A visita desta terça-feira (2) da presidente da Câmara dos Representantes dos Estados Unidos, Nancy Pelosi, a Taiwan acirrou as tensões entre as duas maiores economias do mundo, uma relação que já estava deteriorada por questões comerciais, pela negativa da China de condenar a Rússia pela invasão à Ucrânia e, é claro, pela própria situação da ilha.
A China vinha realizando diversas incursões no espaço aéreo de Taiwan, que considera uma província rebelde a ser reincorporada até 2049, ano em que se completarão cem anos do fim da guerra civil que terminou com a vitória dos comunistas e a retirada dos nacionalistas para a ilha.
Os Estados Unidos não reconhecem formalmente Taiwan como um Estado independente (aliás, apenas 14 países no mundo o fazem) e são adeptos da política de “uma China só”, mas apoiam Taipei militarmente e têm criticado a retórica agressiva de Pequim contra o governo democrático local.
Em resposta à visita de Pelosi, que classificou como uma “grande provocação política”, a China anunciou manobras militares em cinco áreas ao redor de Taiwan, que envolverão exercícios com munição real e incluirão o fechamento do espaço marítimo e aéreo nesses pontos.
O analista militar Paulo Filho apontou, em entrevista à Gazeta do Povo, que essas medidas são parecidas com as que foram tomadas por Pequim entre 1995 e 96, na Terceira Crise do Estreito de Taiwan.
“Se for só isso, não será muito diferente do que aconteceu naquela época. Mas a retórica da China hoje está mais acirrada, até porque é um país muito mais poderoso do que era na década de 1990”, destacou Filho, que citou pressões internas sofridas pelo ditador Xi Jinping.
“No fim do ano, vai acontecer a convenção do Partido Comunista, em que ele deve conseguir um inédito terceiro mandato. Mas as coisas não estão tão boas para ele quanto em anos anteriores. A política de Covid-zero prejudicou a economia, a China está crescendo muito menos que o previsto e essa política desagradou a população”, destacou o analista.

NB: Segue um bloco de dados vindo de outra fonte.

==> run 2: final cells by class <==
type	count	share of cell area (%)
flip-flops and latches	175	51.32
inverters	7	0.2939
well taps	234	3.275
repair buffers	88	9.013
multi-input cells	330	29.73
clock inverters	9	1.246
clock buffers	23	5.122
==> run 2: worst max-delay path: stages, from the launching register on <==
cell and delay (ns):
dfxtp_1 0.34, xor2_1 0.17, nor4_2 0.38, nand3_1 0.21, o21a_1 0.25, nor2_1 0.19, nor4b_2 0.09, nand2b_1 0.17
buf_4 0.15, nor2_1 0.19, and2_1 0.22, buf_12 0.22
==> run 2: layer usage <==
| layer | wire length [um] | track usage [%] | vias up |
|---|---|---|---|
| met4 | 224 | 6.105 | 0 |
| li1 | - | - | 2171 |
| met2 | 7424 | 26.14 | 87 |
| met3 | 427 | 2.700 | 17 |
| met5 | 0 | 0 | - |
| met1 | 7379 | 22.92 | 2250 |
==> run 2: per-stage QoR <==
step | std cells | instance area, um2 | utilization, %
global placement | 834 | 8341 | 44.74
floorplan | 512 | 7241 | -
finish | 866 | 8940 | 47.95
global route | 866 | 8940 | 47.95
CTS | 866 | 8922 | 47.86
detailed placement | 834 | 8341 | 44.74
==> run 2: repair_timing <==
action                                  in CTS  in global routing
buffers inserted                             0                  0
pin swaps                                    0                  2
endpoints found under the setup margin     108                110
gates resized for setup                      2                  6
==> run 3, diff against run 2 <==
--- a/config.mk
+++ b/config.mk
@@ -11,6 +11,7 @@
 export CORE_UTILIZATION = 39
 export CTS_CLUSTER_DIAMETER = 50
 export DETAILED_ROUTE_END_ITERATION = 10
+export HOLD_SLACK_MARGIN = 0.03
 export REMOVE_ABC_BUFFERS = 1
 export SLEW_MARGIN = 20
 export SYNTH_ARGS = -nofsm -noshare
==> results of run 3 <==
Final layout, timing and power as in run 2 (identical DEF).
<file path="src/rtl/bram_arbiter_if.sv">
`default_nettype none
// ---------------------------------------------------------------------------
// bram_arbiter_if : master-side request/response and memory-side bus bundle
//                   shared by bram_arbiter and its two requesters.
// Revision: 1.0
// ---------------------------------------------------------------------------
interface bram_arbiter_if;
  logic        iwM0Req;
  logic        iwM0We;
  logic [31:0] iwM0Addr;
  logic [31:0] iwM0WData;
  logic [3:0]  iwM0Wstrb;
  logic        owM0Gnt;
  logic        owM0RValid;
  logic [31:0] owM0RData;

  logic        iwM1Req;
  logic        iwM1We;
  logic [31:0] iwM1Addr;
  logic [31:0] iwM1WData;
  logic [3:0]  iwM1Wstrb;
  logic        owM1Gnt;
  logic        owM1RValid;
  logic [31:0] owM1RData;

  logic [31:0] owReadAddr;
  logic [31:0] owWriteAddr;
  logic [31:0] owWriteData;
  logic [3:0]  owWstrb;
  logic [31:0] iwReadData;

  modport slave (
    input  iwM0Req, iwM0We, iwM0Addr, iwM0WData, iwM0Wstrb,
    input  iwM1Req, iwM1We, iwM1Addr, iwM1WData, iwM1Wstrb,
    input  iwReadData,
    output owM0Gnt, owM0RValid, owM0RData,
    output owM1Gnt, owM1RValid, owM1RData,
    output owReadAddr, owWriteAddr, owWriteData, owWstrb
  );

  modport master (
    output iwM0Req, iwM0We, iwM0Addr, iwM0WData, iwM0Wstrb,
    output iwM1Req, iwM1We, iwM1Addr, iwM1WData, iwM1Wstrb,
    output iwReadData,
    input  owM0Gnt, owM0RValid, owM0RData,
    input  owM1Gnt, owM1RValid, owM1RData,
    input  owReadAddr, owWriteAddr, owWriteData, owWstrb
  );
endinterface
`default_nettype wire

</file>
<file path="src/rtl/bram_arbiter.sv">
`default_nettype none
// ---------------------------------------------------------------------------
// bram_arbiter : two-master round-robin arbiter with bounded burst hold in
//                front of a single-port BRAM. BRAM_ARB_PERF_EN adds counters.
// Revision: 1.0
// ---------------------------------------------------------------------------
module bram_arbiter #(
  parameter int P_MAX_BURST = 4
) (
  input  logic        iwClk,
  input  logic        iwRst,
`ifdef BRAM_ARB_PERF_EN
  output logic [31:0] owGntCnt0,
  output logic [31:0] owGntCnt1,
`endif
  bram_arbiter_if.slave bus
);
  typedef enum logic [1:0] {
    OWN_NONE = 2'd0,
    OWN_M0   = 2'd1,
    OWN_M1   = 2'd2
  } owner_e;

  localparam logic [7:0] BURST_LIM = 8'(P_MAX_BURST - 1);
  localparam logic [7:0] BURST_MAX = 8'(P_MAX_BURST);

  owner_e      owner_q, owner_d;
  logic        last_gnt_q, last_gnt_d;
  logic [7:0]  burst_cnt_q, burst_cnt_d;
  logic        rd_pend_q, rd_pend_d;
  logic        rd_id_q, rd_id_d;
  logic [31:0] addr_q, addr_d;
  logic [31:0] wdata_q, wdata_d;
  logic [31:0] rdata0_q, rdata0_d;
  logic [31:0] rdata1_q, rdata1_d;

  logic        gnt0, gnt1, gnt_any;
  logic        sel_we;
  logic [31:0] sel_addr, sel_wdata;
  logic [3:0]  sel_wstrb;
  logic        rvalid0, rvalid1;

  always_comb begin
    gnt0 = 1'b0;
    gnt1 = 1'b0;
    if (!iwRst) begin
      case (owner_q)
        OWN_M0: begin
          if (bus.iwM0Req && (!bus.iwM1Req || burst_cnt_q < BURST_LIM)) gnt0 = 1'b1;
          else if (bus.iwM1Req)                                          gnt1 = 1'b1;
        end
        OWN_M1: begin
          if (bus.iwM1Req && (!bus.iwM0Req || burst_cnt_q < BURST_LIM)) gnt1 = 1'b1;
          else if (bus.iwM0Req)                                          gnt0 = 1'b1;
        end
        default: begin
          // Tie goes to whoever did not win last time.
          if (bus.iwM0Req && bus.iwM1Req) begin
            gnt0 = last_gnt_q;
            gnt1 = !last_gnt_q;
          end else begin
            gnt0 = bus.iwM0Req;
            gnt1 = bus.iwM1Req;
          end
        end
      endcase
    end
  end

  assign gnt_any   = gnt0 | gnt1;
  assign sel_we    = gnt1 ? bus.iwM1We    : bus.iwM0We;
  assign sel_addr  = gnt1 ? bus.iwM1Addr  : bus.iwM0Addr;
  assign sel_wdata = gnt1 ? bus.iwM1WData : bus.iwM0WData;
  assign sel_wstrb = gnt1 ? bus.iwM1Wstrb : bus.iwM0Wstrb;

  // A read still in flight when reset arrives must not be reported.
  assign rvalid0 = rd_pend_q && !rd_id_q && !iwRst;
  assign rvalid1 = rd_pend_q &&  rd_id_q && !iwRst;

  always_comb begin
    owner_d     = owner_q;
    last_gnt_d  = last_gnt_q;
    burst_cnt_d = burst_cnt_q;
    rd_pend_d   = 1'b0;
    rd_id_d     = rd_id_q;
    addr_d      = addr_q;
    wdata_d     = wdata_q;
    rdata0_d    = rdata0_q;
    rdata1_d    = rdata1_q;
    if (gnt_any) begin
      owner_d    = gnt1 ? OWN_M1 : OWN_M0;
      last_gnt_d = gnt1;
      if (owner_d == owner_q)
        burst_cnt_d = (burst_cnt_q >= BURST_MAX) ? burst_cnt_q : burst_cnt_q + 8'd1;
      else
        burst_cnt_d = 8'd0;
      rd_pend_d = !sel_we;
      rd_id_d   = gnt1;
      addr_d    = sel_addr;
      wdata_d   = sel_wdata;
    end else begin
      owner_d     = OWN_NONE;
      burst_cnt_d = 8'd0;
    end
    if (rvalid0) rdata0_d = bus.iwReadData;
    if (rvalid1) rdata1_d = bus.iwReadData;
  end

  always_ff @(posedge iwClk) begin
    if (iwRst) begin
      owner_q     <= OWN_NONE;
      last_gnt_q  <= 1'b1;
      burst_cnt_q <= 8'd0;
      rd_pend_q   <= 1'b0;
      rd_id_q     <= 1'b0;
      addr_q      <= 32'd0;
      wdata_q     <= 32'd0;
      rdata0_q    <= 32'd0;
      rdata1_q    <= 32'd0;
    end else begin
      owner_q     <= owner_d;
      last_gnt_q  <= last_gnt_d;
      burst_cnt_q <= burst_cnt_d;
      rd_pend_q   <= rd_pend_d;
      rd_id_q     <= rd_id_d;
      addr_q      <= addr_d;
      wdata_q     <= wdata_d;
      rdata0_q    <= rdata0_d;
      rdata1_q    <= rdata1_d;
    end
  end

  assign bus.owM0Gnt     = gnt0;
  assign bus.owM1Gnt     = gnt1;
  assign bus.owM0RValid  = rvalid0;
  assign bus.owM1RValid  = rvalid1;
  assign bus.owM0RData   = rvalid0 ? bus.iwReadData : rdata0_q;
  assign bus.owM1RData   = rvalid1 ? bus.iwReadData : rdata1_q;
  assign bus.owReadAddr  = gnt_any ? sel_addr  : addr_q;
  assign bus.owWriteAddr = gnt_any ? sel_addr  : addr_q;
  assign bus.owWriteData = gnt_any ? sel_wdata : wdata_q;
  assign bus.owWstrb     = (gnt_any && sel_we) ? sel_wstrb : 4'd0;

`ifdef BRAM_ARB_PERF_EN
  logic [31:0] gnt_cnt0_q, gnt_cnt0_d;
  logic [31:0] gnt_cnt1_q, gnt_cnt1_d;

  always_comb begin
    gnt_cnt0_d = gnt_cnt0_q + {31'd0, gnt0};
    gnt_cnt1_d = gnt_cnt1_q + {31'd0, gnt1};
  end

  always_ff @(posedge iwClk) begin
    if (iwRst) begin
      gnt_cnt0_q <= 32'd0;
      gnt_cnt1_q <= 32'd0;
    end else begin
      gnt_cnt0_q <= gnt_cnt0_d;
      gnt_cnt1_q <= gnt_cnt1_d;
    end
  end

  assign owGntCnt0 = gnt_cnt0_q;
  assign owGntCnt1 = gnt_cnt1_q;
`endif
endmodule
`default_nettype wire

</file>
<file path="src/flat_wrapper.sv">
// flat-port wrapper written by rule: the top's interface ports become plain ports
module bram_arbiter_flat 
#(
  parameter int P_MAX_BURST = 4
)
  (iwClk, iwRst, bus_iwM0Req, bus_iwM0We, bus_iwM0Addr, bus_iwM0WData, bus_iwM0Wstrb, bus_iwM1Req, bus_iwM1We, bus_iwM1Addr, bus_iwM1WData, bus_iwM1Wstrb, bus_iwReadData, bus_owM0Gnt, bus_owM0RValid, bus_owM0RData, bus_owM1Gnt, bus_owM1RValid, bus_owM1RData, bus_owReadAddr, bus_owWriteAddr, bus_owWriteData, bus_owWstrb);
  bram_arbiter_if bus_i ();
  input  logic iwClk;
  input  logic iwRst;
  input wire logic [$bits(bus_i.iwM0Req)-1:0] bus_iwM0Req;
  input wire logic [$bits(bus_i.iwM0We)-1:0] bus_iwM0We;
  input wire logic [$bits(bus_i.iwM0Addr)-1:0] bus_iwM0Addr;
  input wire logic [$bits(bus_i.iwM0WData)-1:0] bus_iwM0WData;
  input wire logic [$bits(bus_i.iwM0Wstrb)-1:0] bus_iwM0Wstrb;
  input wire logic [$bits(bus_i.iwM1Req)-1:0] bus_iwM1Req;
  input wire logic [$bits(bus_i.iwM1We)-1:0] bus_iwM1We;
  input wire logic [$bits(bus_i.iwM1Addr)-1:0] bus_iwM1Addr;
  input wire logic [$bits(bus_i.iwM1WData)-1:0] bus_iwM1WData;
  input wire logic [$bits(bus_i.iwM1Wstrb)-1:0] bus_iwM1Wstrb;
  input wire logic [$bits(bus_i.iwReadData)-1:0] bus_iwReadData;
  output wire logic [$bits(bus_i.owM0Gnt)-1:0] bus_owM0Gnt;
  output wire logic [$bits(bus_i.owM0RValid)-1:0] bus_owM0RValid;
  output wire logic [$bits(bus_i.owM0RData)-1:0] bus_owM0RData;
  output wire logic [$bits(bus_i.owM1Gnt)-1:0] bus_owM1Gnt;
  output wire logic [$bits(bus_i.owM1RValid)-1:0] bus_owM1RValid;
  output wire logic [$bits(bus_i.owM1RData)-1:0] bus_owM1RData;
  output wire logic [$bits(bus_i.owReadAddr)-1:0] bus_owReadAddr;
  output wire logic [$bits(bus_i.owWriteAddr)-1:0] bus_owWriteAddr;
  output wire logic [$bits(bus_i.owWriteData)-1:0] bus_owWriteData;
  output wire logic [$bits(bus_i.owWstrb)-1:0] bus_owWstrb;
  assign bus_i.iwM0Req = bus_iwM0Req;
  assign bus_i.iwM0We = bus_iwM0We;
  assign bus_i.iwM0Addr = bus_iwM0Addr;
  assign bus_i.iwM0WData = bus_iwM0WData;
  assign bus_i.iwM0Wstrb = bus_iwM0Wstrb;
  assign bus_i.iwM1Req = bus_iwM1Req;
  assign bus_i.iwM1We = bus_iwM1We;
  assign bus_i.iwM1Addr = bus_iwM1Addr;
  assign bus_i.iwM1WData = bus_iwM1WData;
  assign bus_i.iwM1Wstrb = bus_iwM1Wstrb;
  assign bus_i.iwReadData = bus_iwReadData;
  assign bus_owM0Gnt = bus_i.owM0Gnt;
  assign bus_owM0RValid = bus_i.owM0RValid;
  assign bus_owM0RData = bus_i.owM0RData;
  assign bus_owM1Gnt = bus_i.owM1Gnt;
  assign bus_owM1RValid = bus_i.owM1RValid;
  assign bus_owM1RData = bus_i.owM1RData;
  assign bus_owReadAddr = bus_i.owReadAddr;
  assign bus_owWriteAddr = bus_i.owWriteAddr;
  assign bus_owWriteData = bus_i.owWriteData;
  assign bus_owWstrb = bus_i.owWstrb;
  bram_arbiter #(.P_MAX_BURST(P_MAX_BURST)) u_core (.iwClk(iwClk), .iwRst(iwRst), .bus(bus_i));
endmodule
</file>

“Tudo que ele não precisava era uma crise como esta, ainda mais por ele ter falado diretamente com o presidente [americano, Joe] Biden a respeito de consequências sobre Taiwan, o que pode passar para a população chinesa uma impressão de fraqueza. Então, talvez ele queira passar a imagem de um líder forte e escalar um pouco o tom”, acrescentou Filho.
Stephen Collinson, analista da CNN, apontou em artigo publicado no site da emissora que pode ocorrer uma escalada decorrente dessa necessidade do ditador chinês de demonstrar força.
“A suposição em Washington é que Xi não tem mais interesse em um confronto militar direto do que Biden. Mas ele é mais forte do que os líderes chineses anteriores. E há uma tendência fortemente nacionalista dentro das forças armadas chinesas, juntamente com uma crescente confiança em sua capacidade”, apontou Collinson.
“Portanto, fazer suposições sobre como a China responderia à visita de Pelosi com base no comportamento chinês em crises anteriores pode significar que os EUA terão uma surpresa desagradável”, alertou.
Paulo Filho afirmou que acredita que China e Estados Unidos podem recorrer a estratégias como aumento no tom da retórica, medidas diplomáticas (como chamar os respectivos embaixadores de volta ao país) e retaliações comerciais. Mas, neste momento, uma invasão a Taiwan (à qual os EUA prometeram responder prontamente) é muito improvável, na visão do analista.
“Uma operação militar para conquistar Taiwan seria muito complexa, não dá para comparar com a situação da Ucrânia, que é vizinha da Rússia, tem uma fronteira terrestre. Taiwan é uma ilha [o Estreito de Taiwan tem 180 km de largura média], a China precisaria fazer uma operação de desembarque complicadíssima, ter um poderio naval muito forte para fazer um bloqueio naval... hoje, Pequim não tem mecanismos suficientes para esse tipo de operação, ainda mais fazendo face aos Estados Unidos”, justificou.